My mother claims that such hours in the night are given to us as a gift, as a quiet slice of time, unperturbed and full of silence, so that we can think. In the haste of the daylight thinking, recapitulating or just staying silent within yourself is not easily achievable. And so I was turning in my bed and the thoughts and the feelings were trying to find some order within me, to stop buzzing around and to come to a rest.

Of course, since life is a process and not a state, there is always something ready to happen and to throw you into new worries and new recapitulations. Mornings come busy, messy, and often rainy.

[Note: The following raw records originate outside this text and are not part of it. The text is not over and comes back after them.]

[config.mk]
export PLATFORM = sky130hd
export DESIGN_NAME = fetch_align
export DESIGN_NICKNAME = d
export VERILOG_FILES = /design/src/verilog/icache_pkg.sv /design/src/verilog/fetch_align.sv
export SDC_FILE = /design/constraint.sdc
export NUM_CORES = 1
export LEC_CHECK = 0
export BUFFER_PORTS_ARGS = -buffer_cell sky130_fd_sc_hd__buf_2
export CAP_MARGIN = 20
export CORE_ASPECT_RATIO = 0.8
export CORE_MARGIN = 4
export CORE_UTILIZATION = 36
export DETAILED_ROUTE_END_ITERATION = 6
export GPL_ROUTABILITY_DRIVEN = 0
export GPL_TIMING_DRIVEN = 0
export PLACE_DENSITY_LB_ADDON = 0.1
export SETUP_SLACK_MARGIN = 0.1
export SLEW_MARGIN = 20
export SYNTH_ARGS = -nofsm -noshare
export SYNTH_HDL_FRONTEND = slang
export SYNTH_SLANG_ARGS = --single-unit
[constraint.sdc]
create_clock -name clk -period 1.65 [get_ports clk]
set_clock_uncertainty 0.1 [all_clocks]
set_input_delay 0.2475 -clock clk [delete_from_list [all_inputs] [get_ports clk]]
set_output_delay 0.2475 -clock clk [all_outputs]
set_load 0.05 [all_outputs]
[src/verilog/icache_pkg.sv]
`default_nettype none

package icache_pkg;

  // bus and fetch widths
  localparam int ADDR_W = 32;
  localparam int WORD_W = 32;

  // address split: tag | line index | block offset
  localparam int OFFSET_W = 6;
  localparam int INDEX_W  = 7;
  localparam int TAG_W    = ADDR_W - INDEX_W - OFFSET_W;

  // 64 byte line holds sixteen 32-bit words
  localparam int WORD_IDX_W     = OFFSET_W - 2;
  localparam int WORDS_PER_LINE = 1 << WORD_IDX_W;

  // 128 lines, 8 KB in total
  localparam int NUM_LINES = 1 << INDEX_W;

  // address field types shared by lookup, controller and data array
  typedef logic [INDEX_W-1:0]    line_idx_t;
  typedef logic [WORD_IDX_W-1:0] word_idx_t;
  typedef logic [TAG_W-1:0]      tag_t;

  // controller states
  // RESET is held for one cycle after rst drops
  typedef enum logic [2:0] {
    RESET,
    IDLE,
    LOOKUP,
    REFILL,
    UNCACHED_READ
  } ctrl_state_t;

  // bus transfer size code, 4 means 32 bits per beat
  localparam logic [3:0] SIZE_WORD = 4'd4;

  // addi x0, x0, 0
  // returned in place of an all-zero fetch result
  localparam logic [WORD_W-1:0] NOP_INST = 32'h0000_0013;

endpackage

`default_nettype wire

[src/verilog/fetch_align.sv]
`default_nettype none

module fetch_align (
  input  wire                               clk,
  input  wire                               rst,
  input  wire                               half_i,
  input  wire [icache_pkg::WORD_W-1:0]      rd_word_i,
  input  wire [icache_pkg::WORD_W-1:0]      rd_next_i,
  input  wire                               hit_done_i,
  input  wire                               uncached_done_i,
  input  wire [icache_pkg::WORD_W-1:0]      uncached_data_i,
  output logic [icache_pkg::WORD_W-1:0]     fetch_data_o,
  output logic                              fetch_data_valid_o
);

  logic [15:0]                   cur_half;
  logic [15:0]                   up_half;
  logic                          is_32bit;
  logic [icache_pkg::WORD_W-1:0] aligned;
  logic [icache_pkg::WORD_W-1:0] cached_data;
  logic                          unc_valid_q;
  logic [icache_pkg::WORD_W-1:0] unc_data_q;

  // halfword at the fetch address
  assign cur_half = half_i ? rd_word_i[31:16] : rd_word_i[15:0];

  // halfword right above it, from the next word when in the upper half
  assign up_half = half_i ? rd_next_i[15:0] : rd_word_i[31:16];

  // low bits 11 mark a 32-bit instruction
  assign is_32bit = (cur_half[1:0] == 2'b11);

  assign aligned = is_32bit ? {up_half, cur_half} : {16'h0000, cur_half};

  // all zero result turns into a no-op
  assign cached_data = (aligned == '0) ? icache_pkg::NOP_INST : aligned;

  // uncached word held for one cycle
  always_ff @(posedge clk) begin
    if (rst) begin
      unc_valid_q <= 1'b0;
    end else begin
      unc_valid_q <= uncached_done_i;
    end
  end

  always_ff @(posedge clk) begin
    if (uncached_done_i) begin
      unc_data_q <= uncached_data_i;
    end
  end

  // raw bus word passes unchanged
  assign fetch_data_o       = unc_valid_q ? unc_data_q : cached_data;
  assign fetch_data_valid_o = hit_done_i || unc_valid_q;

endmodule

`default_nettype wire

Since I was married, and that was some four years and a half ago, we have lived in 3 countries, and have changed 6 homes. I realized this yesterday night and I didn't know what to do with the stats so I kept turning from the left to the right and from back to tummy. I am sure that if we succeed to arrive at our destination, wherever it is, after our long nomadic march, it will all look like a funny and rich experience. And, nomads as we are, now we are trying to colonize a German town which was once called Colonia, because it was colonized by the Romans. The Roman empire crashed and then, again, nomads came and colonized it on their turn. Centuries passed and it is now our turn to try our colonizing skills. Or, putting it in modern terms, we are trying to buy a Einbauküche, built-in kitchen, which is rather a hard nut for nomads like us. We are used to just setting a fireplace, or using one already existing, just maybe buying some kitchen utensils from IKEA. I believe we have developed nomadic reflexes, so we keep staying always ready to burn the kitchens behind us and leave again. Settling is not as easy as it may seem to the settled. A nomad needs not only a spot where to set his tent, but also a considerable amount of luck, so that no flood comes and sweeps away the little settlement. Being unsettled prevents us from settling.

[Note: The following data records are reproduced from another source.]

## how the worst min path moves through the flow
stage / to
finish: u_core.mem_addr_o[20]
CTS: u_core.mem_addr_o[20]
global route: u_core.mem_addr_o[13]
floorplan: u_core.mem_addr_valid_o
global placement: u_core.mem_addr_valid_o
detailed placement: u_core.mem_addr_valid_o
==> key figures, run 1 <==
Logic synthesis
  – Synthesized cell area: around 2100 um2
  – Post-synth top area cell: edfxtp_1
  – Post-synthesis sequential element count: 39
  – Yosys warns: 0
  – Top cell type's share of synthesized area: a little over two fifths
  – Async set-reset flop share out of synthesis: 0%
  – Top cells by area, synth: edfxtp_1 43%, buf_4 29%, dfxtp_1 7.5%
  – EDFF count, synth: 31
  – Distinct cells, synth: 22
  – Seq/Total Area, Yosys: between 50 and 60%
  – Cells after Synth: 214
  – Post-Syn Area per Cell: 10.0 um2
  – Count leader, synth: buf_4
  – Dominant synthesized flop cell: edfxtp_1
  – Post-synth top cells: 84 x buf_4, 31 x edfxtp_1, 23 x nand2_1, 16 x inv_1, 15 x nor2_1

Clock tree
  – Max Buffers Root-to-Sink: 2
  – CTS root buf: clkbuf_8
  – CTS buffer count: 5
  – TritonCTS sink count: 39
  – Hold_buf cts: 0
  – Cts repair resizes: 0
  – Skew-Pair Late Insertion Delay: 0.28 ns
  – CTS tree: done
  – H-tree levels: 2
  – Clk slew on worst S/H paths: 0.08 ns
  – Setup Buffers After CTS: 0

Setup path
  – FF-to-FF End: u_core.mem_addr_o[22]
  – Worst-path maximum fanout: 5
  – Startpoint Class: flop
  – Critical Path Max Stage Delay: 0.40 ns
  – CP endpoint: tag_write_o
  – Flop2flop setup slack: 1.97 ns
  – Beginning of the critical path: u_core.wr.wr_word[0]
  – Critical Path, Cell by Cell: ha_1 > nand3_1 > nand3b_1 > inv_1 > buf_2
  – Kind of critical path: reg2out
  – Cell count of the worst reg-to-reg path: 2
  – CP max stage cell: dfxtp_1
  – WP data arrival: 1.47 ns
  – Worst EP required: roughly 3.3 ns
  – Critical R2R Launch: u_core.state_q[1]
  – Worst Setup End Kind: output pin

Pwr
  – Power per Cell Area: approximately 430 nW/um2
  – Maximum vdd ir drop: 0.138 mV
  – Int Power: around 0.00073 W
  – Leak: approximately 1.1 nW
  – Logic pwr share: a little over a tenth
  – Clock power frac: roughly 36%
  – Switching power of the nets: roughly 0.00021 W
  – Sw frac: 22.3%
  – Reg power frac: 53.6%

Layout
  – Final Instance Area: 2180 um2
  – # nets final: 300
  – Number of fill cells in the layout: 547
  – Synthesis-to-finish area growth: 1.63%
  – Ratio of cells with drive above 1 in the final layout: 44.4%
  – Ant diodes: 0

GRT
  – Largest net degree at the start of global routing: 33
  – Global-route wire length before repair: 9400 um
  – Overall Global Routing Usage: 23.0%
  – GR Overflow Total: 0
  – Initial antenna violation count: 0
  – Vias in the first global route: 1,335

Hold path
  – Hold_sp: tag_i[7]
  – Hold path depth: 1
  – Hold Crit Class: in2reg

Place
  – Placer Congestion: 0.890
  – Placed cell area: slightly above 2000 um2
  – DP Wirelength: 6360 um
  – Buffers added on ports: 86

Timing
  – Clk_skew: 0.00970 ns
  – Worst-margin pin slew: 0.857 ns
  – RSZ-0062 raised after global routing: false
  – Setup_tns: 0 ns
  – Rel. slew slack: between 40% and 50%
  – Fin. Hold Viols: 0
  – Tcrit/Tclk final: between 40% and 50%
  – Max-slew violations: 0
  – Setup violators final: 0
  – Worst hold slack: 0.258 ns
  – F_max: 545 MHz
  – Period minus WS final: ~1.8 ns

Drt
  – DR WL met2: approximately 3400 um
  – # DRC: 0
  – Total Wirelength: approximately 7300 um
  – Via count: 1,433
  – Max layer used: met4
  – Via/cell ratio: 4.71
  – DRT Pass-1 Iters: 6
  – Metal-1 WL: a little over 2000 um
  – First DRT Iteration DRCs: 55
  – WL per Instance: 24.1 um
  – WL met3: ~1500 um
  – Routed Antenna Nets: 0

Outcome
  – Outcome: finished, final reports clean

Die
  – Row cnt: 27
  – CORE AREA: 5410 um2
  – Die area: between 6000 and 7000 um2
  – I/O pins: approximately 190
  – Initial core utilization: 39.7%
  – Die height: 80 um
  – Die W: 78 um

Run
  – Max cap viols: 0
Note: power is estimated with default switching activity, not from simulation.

So we need to move on and become civilized, to build walls against the winds, to buy umbrellas and good shoes against the floods which are literally coming onto us these days, to find a wardrobe where to keep the umbrellas and the boots. We need to move on and stop believing that we are nomads. And then maybe just a little bit of luck, and please keep your fingers crossed that our little tent will survive the autumn rains.

Cologne, ca. 1411


Rhine

1 comment:

  1. Hi Evelina, I will try to leave a comment again. Even if you can't publish it, at a least you can read it. First of all, I love the picture of the Rhine. It's a beautiful fall picture, and makes me nostalgic for fall weather (alas lots of rain) in Cologne.
    Secondly, I always felt like a nomad myself, and even now, our future is uncertain and we might have to move next summer again. I can totally relate to why it is hard to settle down even just a little bit, purchase things that you might not keep for very long etc., etc.. I think it is hard to let go of the uncertainty. But I also learnt now after tree years of uncertainty and very little income, that building a nest and living in it for the time being and investing in it, is good and healthy. I hope that you can do this in Koeln, and feel more settled and enjoy it. Whatever the future holds for you, I hope that you will find your place.